Second amendment debate
At the Federalist Society. Interesting to me that Glenn Reynolds predicts the court will deny cert. noting:
If I’m right, a denial of certioriari is the only way for the Court to avoid a very difficult situation.
That would make them cowards, in my book.
Equally funny is Saul Cornell, which the society notes: This debate has mostly been conducted on a high level. Regrettably, Saul Cornell’s final post has stooped to ad hominem attacks, barefaced attempts to promote Cornell’s book, and reliance on a quote for which Cornell inexplicably provides no source. Well, that’s what I expect from Cornell.
And Henigan sticks to the collective right mythology.
September 4th, 2007 at 10:18 am
WRT Saul cornell, me too!
And it’s nice that someone as high-profile as Glenn Reynolds agrees with me on SCOTUS denying cert.
They’ve been dodging the question since 1939. I think he’s right – they don’t want to deal with the question. No matter how they decide, it means tossing a lit torch on a powder keg.

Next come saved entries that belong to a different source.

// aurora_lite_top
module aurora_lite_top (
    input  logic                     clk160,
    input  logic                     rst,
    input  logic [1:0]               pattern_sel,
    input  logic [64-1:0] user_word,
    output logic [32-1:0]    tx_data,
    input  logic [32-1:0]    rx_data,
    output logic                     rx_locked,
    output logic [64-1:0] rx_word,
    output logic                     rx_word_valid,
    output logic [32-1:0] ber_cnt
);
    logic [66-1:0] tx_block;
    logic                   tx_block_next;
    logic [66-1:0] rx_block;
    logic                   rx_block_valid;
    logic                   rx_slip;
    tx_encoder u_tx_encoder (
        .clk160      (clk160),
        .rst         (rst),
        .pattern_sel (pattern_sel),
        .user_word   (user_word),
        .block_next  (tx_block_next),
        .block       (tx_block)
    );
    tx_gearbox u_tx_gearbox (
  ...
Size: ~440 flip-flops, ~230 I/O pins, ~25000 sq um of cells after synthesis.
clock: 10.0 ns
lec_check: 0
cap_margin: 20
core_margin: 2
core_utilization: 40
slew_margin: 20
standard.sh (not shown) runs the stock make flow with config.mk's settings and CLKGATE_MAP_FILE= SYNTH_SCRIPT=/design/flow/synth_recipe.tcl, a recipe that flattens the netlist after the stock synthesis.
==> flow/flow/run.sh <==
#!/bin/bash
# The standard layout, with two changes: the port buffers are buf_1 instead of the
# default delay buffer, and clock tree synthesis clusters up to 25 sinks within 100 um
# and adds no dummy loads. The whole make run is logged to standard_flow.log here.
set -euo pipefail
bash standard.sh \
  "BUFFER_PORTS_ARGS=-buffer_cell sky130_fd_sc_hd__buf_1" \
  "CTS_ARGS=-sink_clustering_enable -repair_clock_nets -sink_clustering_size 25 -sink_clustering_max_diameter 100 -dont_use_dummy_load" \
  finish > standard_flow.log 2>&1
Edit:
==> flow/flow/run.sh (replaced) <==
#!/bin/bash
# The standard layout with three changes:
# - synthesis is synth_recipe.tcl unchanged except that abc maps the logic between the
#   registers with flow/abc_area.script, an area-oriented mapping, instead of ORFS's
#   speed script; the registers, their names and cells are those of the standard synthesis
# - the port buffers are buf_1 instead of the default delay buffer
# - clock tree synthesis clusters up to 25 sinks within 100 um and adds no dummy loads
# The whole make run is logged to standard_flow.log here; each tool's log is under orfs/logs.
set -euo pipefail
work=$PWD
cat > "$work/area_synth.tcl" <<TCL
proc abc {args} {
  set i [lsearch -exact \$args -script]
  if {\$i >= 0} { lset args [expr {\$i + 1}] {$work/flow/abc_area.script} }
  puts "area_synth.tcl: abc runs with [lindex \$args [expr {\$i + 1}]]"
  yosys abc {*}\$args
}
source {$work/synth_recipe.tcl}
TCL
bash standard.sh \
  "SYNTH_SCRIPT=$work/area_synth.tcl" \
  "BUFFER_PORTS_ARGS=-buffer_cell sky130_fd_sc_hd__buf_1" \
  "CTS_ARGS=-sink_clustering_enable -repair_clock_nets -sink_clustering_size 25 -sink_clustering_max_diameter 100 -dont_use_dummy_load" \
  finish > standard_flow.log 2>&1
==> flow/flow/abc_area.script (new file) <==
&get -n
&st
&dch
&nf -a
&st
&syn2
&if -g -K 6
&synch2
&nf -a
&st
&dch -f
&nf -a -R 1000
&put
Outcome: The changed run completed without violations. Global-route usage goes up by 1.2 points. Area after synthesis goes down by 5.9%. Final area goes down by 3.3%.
Context: an optimization exercise on an open-source flow, tuned for small area and a short achievable clock period. The choices shown serve that exercise and are no tape-out recipe.
Power and IR drop assume default switching activity.

==> flow/design.v (excerpt) <==
module cpu_top (
	input  logic                i_clk,
	input  logic                i_rst_n,
	input  cpu_pkg::instr_t     i_instr,
	output cpu_pkg::pc_t        o_pc,
	output logic                o_dmem_we,
	output cpu_pkg::dmem_addr_t o_dmem_addr,
	output cpu_pkg::word_t      o_dmem_wdata,
	output cpu_pkg::status_t    o_status
);
	logic is_r, is_addi, is_sw, is_lw, is_j, is_jal, is_jr, is_bne, is_blt, is_setx;
	logic b_is_rt, b_is_rd, reg_we, ovf_chk;
	cpu_pkg::reg_idx_t rd;
	cpu_pkg::reg_idx_t rs;
	cpu_pkg::reg_idx_t rt;
	cpu_pkg::word_t    imm;
	cpu_pkg::word_t rdata_a;
	cpu_pkg::word_t rdata_a2;
	cpu_pkg::word_t rdata_b2;
	cpu_pkg::word_t rdata_b;
	cpu_pkg::word_t alu_result;
	cpu_pkg::word_t mem_rdata;
	cpu_pkg::word_t wb_data;
	cpu_pkg::pc_t   pc_plus_one;
	cpu_pkg::dmem_addr_t mem_addr;
	cpu_pkg::dmem_addr_t load_addr;
	cpu_pkg::status_t status_q;
	logic alu_ovf, alu_ne, alu_lt;
	assign rd  = i_instr[26:22];
	assign rs  = i_instr[21:17];
	assign rt  = i_instr[16:12];
	assign imm = {{(32-17){i_instr[17-1]}}, i_instr[17-1:0]};
	instr_decoder decoder_i (
		.i_instr     (i_instr),
		.ctl_is_r    (is_r),
		.ctl_is_addi (is_addi),
		.ctl_is_sw   (is_sw),
		.ctl_is_lw   (is_lw),
		.ctl_is_j    (is_j),
		.ctl_is_jal  (is_jal),
		.ctl_is_jr   (is_jr),
		.ctl_is_bne  (is_bne),
		.ctl_is_blt  (is_blt),
		.ctl_is_setx (is_setx),
		.ctl_b_is_rt (b_is_rt),
		.ctl_b_is_rd (b_is_rd),
  ...
Settings: LEC_CHECK=0, CAP_MARGIN=20, CORE_MARGIN=2, CORE_UTILIZATION=60, PLACE_DENSITY=0.7, SETUP_SLACK_MARGIN=5, SLEW_MARGIN=20, SYNTH_HIERARCHICAL=1, SYNTH_MEMORY_MAX_BITS=16384, SYNTH_MINIMUM_KEEP_SIZE=0; clock period 16.0 ns.
standard.sh (not shown) runs the stock make flow with config.mk's settings and CLKGATE_MAP_FILE= SYNTH_SCRIPT=/design/flow/synth_recipe.tcl, a recipe that flattens the netlist after the stock synthesis.
==> flow/flow/run.sh <==
#!/bin/bash
# The standard layout with these changes: synthesis sees a strong driver
# and a light load on each module port, so it leaves cells at their smallest
# size; resizing may change a cell's footprint; port buffers are buf_4; timing
# repair aims at a larger setup margin; the clock tree uses clkbuf_8 without
# dummy loads.
set -euo pipefail
bash standard.sh \
  ABC_LOAD_IN_FF=1 \
  ABC_DRIVER_CELL=sky130_fd_sc_hd__buf_4 \
  MATCH_CELL_FOOTPRINT=0 \
  SETUP_SLACK_MARGIN=8 \
  TNS_END_PERCENT=20 \
  BUFFER_PORTS_ARGS="-buffer_cell sky130_fd_sc_hd__buf_4" \
  CTS_ARGS="-sink_clustering_enable -repair_clock_nets -dont_use_dummy_load -buf_list sky130_fd_sc_hd__clkbuf_8 -sink_clustering_size 16 -sink_clustering_max_diameter 70" \
  finish > make.log 2>&1
Then changed:
--- a/flow/flow/run.sh
+++ b/flow/flow/run.sh
@@ -4 +4 @@
-# size; resizing may change a cell's footprint; port buffers are buf_4; timing
+# size; resizing may change a cell's footprint; port buffers are buf_2; timing
@@ -12 +12 @@
-  SETUP_SLACK_MARGIN=8 \
+  SETUP_SLACK_MARGIN=7 \
@@ -14 +14 @@
-  BUFFER_PORTS_ARGS="-buffer_cell sky130_fd_sc_hd__buf_4" \
+  BUFFER_PORTS_ARGS="-buffer_cell sky130_fd_sc_hd__buf_2" \
- CAP_MARGIN: 20 -> 10
- SLEW_MARGIN: 20 -> 10
=> The changed run completed with no timing, DRC or antenna violations. Design area goes down by 2.5%. Global-route usage decreases by 1.7 points. Via count falls by 2.1%. Wire length came out lower by about 3.4%.
No functional check of the RTL was part of any run of this note.

========
== run a ==
Another version of the RTL of cpu_top (not shown whole).
Size in the first run: about 110 I/O pins.
export LEC_CHECK = 0
export CAP_MARGIN = 20
export CORE_MARGIN = 2
export CORE_UTILIZATION = 60
export PLACE_DENSITY = 0.85
export SETUP_SLACK_MARGIN = 5
export SLEW_MARGIN = 20
export SYNTH_HIERARCHICAL = 1
export SYNTH_MEMORY_MAX_BITS = 16384
export SYNTH_MINIMUM_KEEP_SIZE = 0
create_clock -name core_clock -period 16.0 [get_ports {i_clk}]
==> flow/flow/run.sh <==
#!/bin/bash
# The standard layout with these changes: synthesis sees a strong driver
# and a light load on each module port, so it leaves cells at their smallest
# size; resizing may change a cell's footprint; port buffers are buf_4; timing
# repair aims at a larger setup margin; the clock tree uses clkbuf_8 without
# dummy loads.
set -euo pipefail
bash standard.sh \
  ABC_LOAD_IN_FF=1 \
  ABC_DRIVER_CELL=sky130_fd_sc_hd__buf_4 \
  MATCH_CELL_FOOTPRINT=0 \
  SETUP_SLACK_MARGIN=7 \
  TNS_END_PERCENT=20 \
  BUFFER_PORTS_ARGS="-buffer_cell sky130_fd_sc_hd__buf_4" \
  CTS_ARGS="-sink_clustering_enable -repair_clock_nets -dont_use_dummy_load -buf_list sky130_fd_sc_hd__clkbuf_8 -sink_clustering_size 16 -sink_clustering_max_diameter 70" \
  finish > make.log 2>&1
#### Input delta (run b over run a)
diff --git a/flow/flow/run.sh b/flow/flow/run.sh
--- a/flow/flow/run.sh
+++ b/flow/flow/run.sh
@@ -12 +12 @@
-  SETUP_SLACK_MARGIN=7 \
+  SETUP_SLACK_MARGIN=8 \
diff --git a/flow/config.mk b/flow/config.mk
--- a/flow/config.mk
+++ b/flow/config.mk
@@ -11 +11 @@
-export PLACE_DENSITY = 0.85
+export PLACE_DENSITY = 0.7
==> notes.md <==
- Run b | stages: all done | timing, DRC, antenna: all pass
- A slowest cell on the critical path of sky130_fd_sc_hd__nand4_1 is what run a shows, while sky130_fd_sc_hd__nor2_1 belongs to run b.
- The fraction of layout instances using a drive strength above 1 of run b is higher than that of run a.
- Between run a and run b, the share of power burned in combinational logic does not differ in any meaningful way.
- Clock-buffer cell count sits lower in run b than in run a.
- Compared run b vs run a, and maximum cell stage delay along the critical path is up in run b.
Function was not checked in any run of this note: the RTL went through the layout flow alone.

static timing again, ports no longer ideal:
How much do the figures lean on ideal ports? The routed layouts below were timed once more, with nothing changed but the port constraints. Step 1: set_driving_cell puts a clkbuf_16 on i_clk and a buf_2 on each other input, an assumption about the parent block. Step 2 adds t to the input delays and takes it off the output delays; t is the mean of the earliest and latest rising clock arrival at the registers after step 1. Input paths then give back, and output paths get back, about the clock's delay inside the block. Three values: ideal, step 1, step 2; two values: the first two.
| run | shift t [ns] | setup WS [ns] | hold slack, ns | latest minus earliest clock arrival (ns) | worst slew at a driven data input, ns |
|---|---|---|---|---|---|
| the first run of note 1 | 1.103 | 6.421 / 6.369 / 5.558 | 0.476 / 0.476 / 0.476 | 0.183 / 0.183 | 0.08 |
| the second run of note 1 | 1.115 | 6.388 / 6.290 / 5.468 | 0.471 / 0.471 / 0.471 | 0.185 / 0.184 | 0.21 |
| run a | 1.116 | 6.673 / 6.599 / 6.378 | 0.485 / 0.485 / 0.485 | 0.177 / 0.176 | 0.21 |
| run b | 1.114 | 6.797 / 6.670 / 6.480 | 0.476 / 0.476 / 0.476 | 0.166 / 0.166 | 0.19 |
After both steps every run listed still meets setup and hold. The setup slack of the second run of note 1, which loses most, moves by -0.098 ns with the drivers and by -0.920 ns with both steps.
This is an optimization exercise on Yosys and OpenROAD, whose aim is small area and a short achievable clock period, not a production implementation.
The RTL was checked by simulation tests, not by an equivalence proof against the original design.
No activity file was given, so power comes from the tool's default toggle rates.

Setup of JK:
==> flow/design.v (excerpt) <==
module rs_decoder_top (
  input  logic               iclk,
  input  logic               ireset,
  input  logic               iclkena,
  input  logic               isop,
  input  logic               ival,
  input  rs_gf_pkg::data_t   idat,
  output logic               oerr_val,
  output rs_frame_pkg::pos_t oerr_pos,
  output rs_gf_pkg::data_t   oerr_mag,
  output logic               oframe_done,
  output rs_frame_pkg::cnt_t oerr_cnt,
  output logic               odecfail,
  output rs_frame_pkg::tag_t otag
);
  logic  sym_val;
  logic  sym_first;
  rs_gf_pkg::data_t sym_dat;
  logic  synd_val;
  rs_gf_pkg::data_t [1:16] syndrome;
  logic  loc_val;
  logic  loc_take;
  rs_gf_pkg::data_t [0:8] loc_poly;
  rs_gf_pkg::data_t [0:8-1] omega_poly;
  rs_frame_pkg::cnt_t  loc_len;
  logic  loc_fail;
  rs_symbol_framer framer0 (
    .iclk      (iclk),
    .ireset    (ireset),
    .iclkena   (iclkena),
    .isop      (isop),
    .ival      (ival),
    .idat      (idat),
    .sym_val   (sym_val),
    .sym_first (sym_first),
    .sym_dat   (sym_dat),
    .synd_val  (synd_val)
  );
  for (genvar g = 0; g < 16; g++) begin : g_synd
    rs_syndrome_cell #(
      .root_idx (g)
    ) cell0 (
      .iclk      (iclk),
      .sym_val   (sym_val),
      .sym_first (sym_first),
      .sym_dat   (sym_dat),
      .syndrome  (syndrome[g+1])
    );
  end
  rs_berlekamp_ribm ribm0 (
    .iclk       (iclk),
    .ireset     (ireset),
    .synd_val   (synd_val),
    .syndrome   (syndrome),
    .loc_take   (loc_take),
    .loc_val    (loc_val),
    .loc_poly   (loc_poly),
    .omega_poly (omega_poly),
    .loc_len    (loc_len),
    .loc_fail   (loc_fail)
  );
  rs_chien_forney chien0 (
    .iclk        (iclk),
    .ireset      (ireset),
    .iclkena     (iclkena),
    .loc_val     (loc_val),
    .loc_poly    (loc_poly),
    .omega_poly  (omega_poly),
    .loc_len     (loc_len),
    .loc_fail    (loc_fail),
    .loc_take    (loc_take),
    .oerr_val    (oerr_val),
    .oerr_pos    (oerr_pos),
    .oerr_mag    (oerr_mag),
    .oframe_done (oframe_done),
    .oerr_cnt    (oerr_cnt),
    .odecfail    (odecfail),
    .otag        (otag)
  );
endmodule
For scale: ~3300 cells after synthesis, ~690 flip-flops, about 40 I/O pins, roughly 0.037 mm² of cells after synthesis.
==> flow/config.mk <==
export PLATFORM = sky130hd
export DESIGN_NAME = rs_decoder_top
export DESIGN_NICKNAME = rs_decoder_top
export VERILOG_FILES = /design/flow/design.v
export SDC_FILE = /design/flow/constraint.sdc
export NUM_CORES = 4
export LEC_CHECK = 0
export CAP_MARGIN = 20
export CORE_MARGIN = 2
export CORE_UTILIZATION = 60
export CTS_CLUSTER_DIAMETER = 100
export CTS_CLUSTER_SIZE = 22
export SLEW_MARGIN = 20
==> flow/constraint.sdc <==
create_clock -name core_clock -period 22.0 [get_ports {iclk}]
set_input_delay 4.4000 -clock core_clock [delete_from_list [all_inputs] [get_ports {iclk}]]
set_output_delay 4.4000 -clock core_clock [all_outputs]
set_load 0.01 [all_outputs]
standard.sh (not shown) runs the stock make flow with config.mk's settings and CLKGATE_MAP_FILE= SYNTH_SCRIPT=/design/flow/synth_recipe.tcl, a recipe that flattens the netlist after the stock synthesis.
==> flow/flow/run.sh <==
#!/bin/bash
# Standard layout, with the setup repair aiming well below the clock period:
# the clock and constraints are unchanged, repair_timing just works until
# the worst path is at most TARGET ns long.
set -euo pipefail
TARGET=${TARGET:-5.4}
export SETUP_SLACK_MARGIN=$(python3 -c "print(round($FLOW_PERIOD_NS - $TARGET, 3))")
bash standard.sh > standard_flow.log 2>&1
Every stage of the flow completed for JK, and the final layout passed the timing, DRC and antenna checks.
The inputs of MS differ from those of JK as listed below.
- changing CORE_UTILIZATION from 60 to 55
- changing CTS_CLUSTER_SIZE from 22 to 26
- changing CTS_CLUSTER_DIAMETER from 100 to 120
--- a/flow/flow/run.sh
+++ b/flow/flow/run.sh
@@ -6 +6 @@
-TARGET=${TARGET:-5.4}
+TARGET=${TARGET:-5.6}
Notes after the runs:
MS ran to completion and came out clean on the timing, DRC and antenna checks.
Looking at worst setup path endpoint, the oerr_pos[2] result is from MS; the oerr_pos[0] one comes from JK.
Going from JK to MS, overall routed net length now sits higher; path length in cells of the critical path now sits at about the same level; clock skew now sits higher; area taken by multi-input logic gates now sits at about the same level; total vias in the final route now sits lower.
On first-iteration DRC count, MS does worse than JK.
Going from JK to MS, die area grew by a little under 10%.
Re number of antenna repair diodes: no difference whatsoever between MS and JK.
Required time of the worst setup path delta (JK -> MS): insignificant
For AL, these inputs were changed with respect to MS:
- a change of SLEW_MARGIN from 20 to 0
- a change of CORE_UTILIZATION from 55 to 60
- a change of CAP_MARGIN from 20 to 0
- a change of CTS_CLUSTER_DIAMETER from 120 to 100
- a change of CTS_CLUSTER_SIZE from 26 to 22
- Between MS and AL, the detail-routed net length per standard cell figures differ only marginally.
- When AL is measured against MS, its first-pass GRT wire length turns out about 0.7% lower.
- Diff MS and AL: total wirelength of the detailed-routed design higher in MS
- Between MS and AL, the worst hold slack figures differ only marginally.
- Worst setup slack: AL better than MS
- The portion of total power attributed to the clock network number comes out higher for AL vs MS.
Setup changes, AL to TR
- swapping 0 for 20 in SLEW_MARGIN
- swapping 0 for 20 in CAP_MARGIN
### Flow results
For critical path depth, TR and AL come out practically identical. TR: full flow OK, the timing, DRC and antenna checks passed. TR -> AL: switching part of the total flat. Between TR and AL, the total net switching power figures differ only marginally. Taking AL as the reference, in TR power neither gained nor lost much, proportion of synthesized chip area in sequential cells closely matched the old numbers, number of antenna violations at the first check in global routing about even. On final instance area, AL and TR are basically level. TR -> AL: post-route clock period utilization flat.

rs_decoder_top, a different RTL version from the one above (not shown whole).
For scale: ~3300 cells after synthesis, about 700 flip-flops, about 37000 sq um of cells after synthesis.
==> flow/config.mk <==
export PLATFORM = sky130hd
export DESIGN_NAME = rs_decoder_top
export DESIGN_NICKNAME = rs_decoder_top
export VERILOG_FILES = /design/flow/design.v
export SDC_FILE = /design/flow/constraint.sdc
export NUM_CORES = 4
export LEC_CHECK = 0
export CAP_MARGIN = 20
export CORE_MARGIN = 2
export CORE_UTILIZATION = 40
export SLEW_MARGIN = 20
==> flow/constraint.sdc <==
create_clock -name core_clock -period 22.0 [get_ports {iclk}]
set_input_delay 4.4000 -clock core_clock [delete_from_list [all_inputs] [get_ports {iclk}]]
set_output_delay 4.4000 -clock core_clock [all_outputs]
set_load 0.01 [all_outputs]
==> flow/flow/run.sh <==
#!/bin/bash
# Standard layout, with the setup repair aiming well below the clock period:
# the clock and constraints are unchanged, repair_timing just works until
# the worst path is at most TARGET ns long.
set -euo pipefail
TARGET=${TARGET:-5.6}
export SETUP_SLACK_MARGIN=$(python3 -c "print(round($FLOW_PERIOD_NS - $TARGET, 3))")
bash standard.sh > standard_flow.log 2>&1
The first run passed the timing, DRC and antenna checks.
==> next run, changes <==
--- a/flow/config.mk
+++ b/flow/config.mk
@@ -8,4 +8,6 @@
 export CAP_MARGIN = 20
 export CORE_MARGIN = 2
-export CORE_UTILIZATION = 40
+export CORE_UTILIZATION = 55
+export CTS_CLUSTER_DIAMETER = 120
+export CTS_CLUSTER_SIZE = 26
 export SLEW_MARGIN = 20
Synthesized cell count is unchanged.
First-iteration DRC count is higher by about 7%.
Sequential power is about the same.
Via count goes up by 0.64%.
Maximum frequency barely changes.

re-timing with driven ports:
In the flow no input, the clock included, has a driving cell. The finished layouts below were timed again as built, in two steps. Step 1, drivers: a clkbuf_16 drives iclk and a buf_2 each remaining input, both assumed. Step 2, shift: input delay + t, output delay - t, t = (earliest + latest rising clock arrival at the registers) / 2. This alone moves slack from input paths to output paths. a / b / c = no drivers / after step 1 / after step 2; a / b = the first two.
run	t, ns	setup slack, ns	latest minus earliest clock arrival (ns)	cell pins on the clock port's net
JK	0.651	16.457 / 16.393 / 16.194	0.031 / 0.031	1
MS	0.714	16.368 / 16.301 / 15.811	0.046 / 0.046	1
AL	0.653	16.439 / 16.373 / 16.076	0.039 / 0.039	1
TR	0.652	16.441 / 16.375 / 16.084	0.038 / 0.038	1
the first run of note 2	0.680	16.386 / 16.319 / 15.842	0.026 / 0.026	1
the second run of note 2	0.719	16.384 / 16.319 / 15.834	0.034 / 0.034	1
After both steps setup and hold are still met in every run listed. For MS, which loses most, drivers alone change the setup slack by -0.067 ns; drivers and shift together by -0.557 ns.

The only question: how big a keg?
September 4th, 2007 at 10:22 am
There’s something about the supremes that I just can’t wrap my head around. They spend their whole career up to their final appointment holding their legal views of important controversial topics like Roe, or the RKBA close to their chest (using various mischief such as senior status, so they can palm off those defining cases to someone else), just so they won’t be subject to a “litmus test”., and then once they make it to the very top of their profession they seem to refuse to touch important weighty matters.
anyway, what’s the scorecard?
deny cert (not even four supremes thought the case worthy): We win, but only in DC.
We win: We win some undefined right to keep (but not bear, i.e. only inside the home) a firearm, but the ruling applies nation-wide. Since every other plaintiff was denied standing, that’s all we win.
We lose: No right to keep a gun at home. Second amendment reinterpreted to mean something else entirely.
September 4th, 2007 at 10:46 am
The case for a less active court is pretty simple: The SCt considers part of its mission to decide only the right cases, and as few of them as needed. Because SCt decisions are such big, blunt weapons and precedent gets unwieldy, there’s a lot of value in producing mature decisions with comfortable majorities– stuff that won’t get overturned in a generation. They’d rather nibble at the uncontroversial edges than make grand pronouncements right in the middle of a society-wide divisive fight.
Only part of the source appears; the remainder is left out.